▶ _Supplied information_:
## config.mk

```make
export PLATFORM = sky130hd
export DESIGN_NAME = rppg_cls
export DESIGN_NICKNAME = d
export VERILOG_FILES = /design/src/hdl/rppg_pkg.sv /design/src/hdl/rppg_cls.sv
export SDC_FILE = /design/constraint.sdc
export NUM_CORES = 2
export LEC_CHECK = 0
export BUFFER_PORTS_ARGS = -buffer_cell sky130_fd_sc_hd__buf_2
export CAP_MARGIN = 20
export CORE_UTILIZATION = 40
export CTS_BUF_LIST = sky130_fd_sc_hd__clkbuf_16
export CTS_CLUSTER_DIAMETER = 120
export DETAILED_ROUTE_END_ITERATION = 12
export SETUP_SLACK_MARGIN = 0.1
export SKIP_CTS_REPAIR_TIMING = 1
export SYNTH_ARGS = -nofsm -noshare
export SYNTH_HDL_FRONTEND = slang
export SYNTH_SLANG_ARGS = --single-unit
```

## constraint.sdc

```tcl
create_clock -name clk -period 13.1 [get_ports clk]
set_input_delay 3.275 -clock clk [delete_from_list [all_inputs] [get_ports clk]]
set_output_delay 3.275 -clock clk [all_outputs]
set_load 0.01 [all_outputs]
```
**src/sv/assert_macros.svh**
```systemverilog
// ---------------------------------------------------------------------------
// Assertion macros
// Shared concurrent assertion forms, clocked on clock and disabled in reset.
// ---------------------------------------------------------------------------
`ifndef ASSERT_MACROS_SVH
`define ASSERT_MACROS_SVH

// Same-cycle implication.
`define RBSI_ASSERT_IMPL(lbl, ante, cons, msg) \
   lbl: assert property (@(posedge clock) disable iff (reset) (ante) |-> (cons)) \
      else $error(msg);

// Next-cycle implication.
`define RBSI_ASSERT_NEXT(lbl, ante, cons, msg) \
   lbl: assert property (@(posedge clock) disable iff (reset) (ante) |=> (cons)) \
      else $error(msg);

`endif

```
**src/sv/rbsi_pkg.sv**
```systemverilog
// ---------------------------------------------------------------------------
// rbsi_pkg
// Types, constants and helpers of the ray/box slab intersection unit.
// ---------------------------------------------------------------------------
package rbsi_pkg;

   localparam int AXES  = 3;
   localparam int LANES = 2 * AXES;   // near and far division per axis
   localparam int Q_W   = 32;         // Q16.16 word
   localparam int NUM_W = 48;         // |plane - origin| * 2^16
   localparam int DEN_W = 32;         // |direction|
   localparam int T_W   = 50;         // signed distance with infinity codes

   localparam logic signed [T_W-1:0] T_POS_INF = {2'b00, {(T_W-2){1'b1}}};
   localparam logic signed [T_W-1:0] T_NEG_INF = -T_POS_INF;

   // Configuration register indexes.
   localparam logic [2:0] REG_MIN_X = 3'd0;
   localparam logic [2:0] REG_MIN_Y = 3'd1;
   localparam logic [2:0] REG_MIN_Z = 3'd2;
   localparam logic [2:0] REG_MAX_X = 3'd3;
   localparam logic [2:0] REG_MAX_Y = 3'd4;
   localparam logic [2:0] REG_MAX_Z = 3'd5;

   typedef struct packed {
      logic [LANES-1:0] neg;      // quotient sign per lane
      logic [AXES-1:0]  zero;     // direction component is zero
      logic [AXES-1:0]  in_slab;  // origin within slab, inclusive
   } side_type;

   typedef struct packed {
      logic [LANES-1:0][NUM_W-1:0] num;
      logic [LANES-1:0][DEN_W-1:0] den;
      side_type                    side;
   } div_in_type;

   typedef struct packed {
      logic [LANES-1:0][NUM_W-1:0] quo;
      side_type                    side;
   } div_out_type;

   typedef struct packed {
      logic            hit;
      logic [Q_W-1:0]  t_enter;
      logic [Q_W-1:0]  t_exit;
   } result_type;

   function automatic logic [Q_W-1:0] sat_q(input logic signed [T_W-1:0] v);
      logic signed [T_W-1:0] hi;
      logic signed [T_W-1:0] lo;
      hi = T_W'(64'sd2147483647);
      lo = -T_W'(64'sd2147483648);
      if (v > hi) begin
         return 32'h7FFF_FFFF;
      end else if (v < lo) begin
         return 32'h8000_0000;
      end
      return v[Q_W-1:0];
   endfunction

endpackage

```
**src/sv/rbsi_prep.sv**
```systemverilog
// ---------------------------------------------------------------------------
// rbsi_prep
// Forms numerator and divisor magnitudes and slab flags for all six lanes.
// ---------------------------------------------------------------------------
module rbsi_prep import rbsi_pkg::*; (
   input  logic                      clock,
   input  logic                      reset,
   input  logic                      en,
   input  logic                      in_valid,
   input  logic [AXES-1:0][Q_W-1:0]  origin,
   input  logic [AXES-1:0][Q_W-1:0]  direction,
   input  logic [AXES-1:0][Q_W-1:0]  box_min,
   input  logic [AXES-1:0][Q_W-1:0]  box_max,
   output logic                      out_valid,
   output div_in_type                out_data
);

   logic       valid_ff;
   div_in_type data_ff;
   div_in_type data_in;

   always_comb begin
      logic signed [Q_W:0] d_lo;
      logic signed [Q_W:0] d_hi;
      logic signed [Q_W:0] d_near;
      logic signed [Q_W:0] d_far;
      logic signed [Q_W:0] dir_ext;
      logic [Q_W:0]        dir_mag;
      logic [Q_W:0]        n_mag;
      logic [Q_W:0]        f_mag;
      logic                dneg;
      data_in = '0;
      for (int a = 0; a < AXES; a++) begin
         d_lo    = $signed({box_min[a][Q_W-1], box_min[a]})
                   - $signed({origin[a][Q_W-1], origin[a]});
         d_hi    = $signed({box_max[a][Q_W-1], box_max[a]})
                   - $signed({origin[a][Q_W-1], origin[a]});
         dneg    = direction[a][Q_W-1];
         d_near  = dneg ? d_hi : d_lo;
         d_far   = dneg ? d_lo : d_hi;
         dir_ext = $signed({dneg, direction[a]});
         dir_mag = dneg ? (Q_W+1)'(-dir_ext) : (Q_W+1)'(dir_ext);
         n_mag   = d_near[Q_W] ? (Q_W+1)'(-d_near) : (Q_W+1)'(d_near);
         f_mag   = d_far[Q_W]  ? (Q_W+1)'(-d_far)  : (Q_W+1)'(d_far);
         data_in.num[2*a]       = {n_mag[Q_W-1:0], 16'h0000};
         data_in.num[2*a+1]     = {f_mag[Q_W-1:0], 16'h0000};
         data_in.den[2*a]       = dir_mag[DEN_W-1:0];
         data_in.den[2*a+1]     = dir_mag[DEN_W-1:0];
         data_in.side.neg[2*a]   = d_near[Q_W] ^ dneg;
         data_in.side.neg[2*a+1] = d_far[Q_W] ^ dneg;
         data_in.side.zero[a]    = (direction[a] == '0);
         data_in.side.in_slab[a] = (d_lo <= 0) && (d_hi >= 0);
      end
   end

   always_ff @(posedge clock) begin
      if (reset) begin
         valid_ff <= 1'b0;
      end else if (en) begin
         valid_ff <= in_valid;
      end
      if (en) begin
         data_ff <= data_in;
      end
   end

   assign out_valid = valid_ff;
   assign out_data  = data_ff;

endmodule

```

▶ _Task to carry out_:
State how many lines of the listing include "zero", and write nothing else.

▶ _Task answer_:
2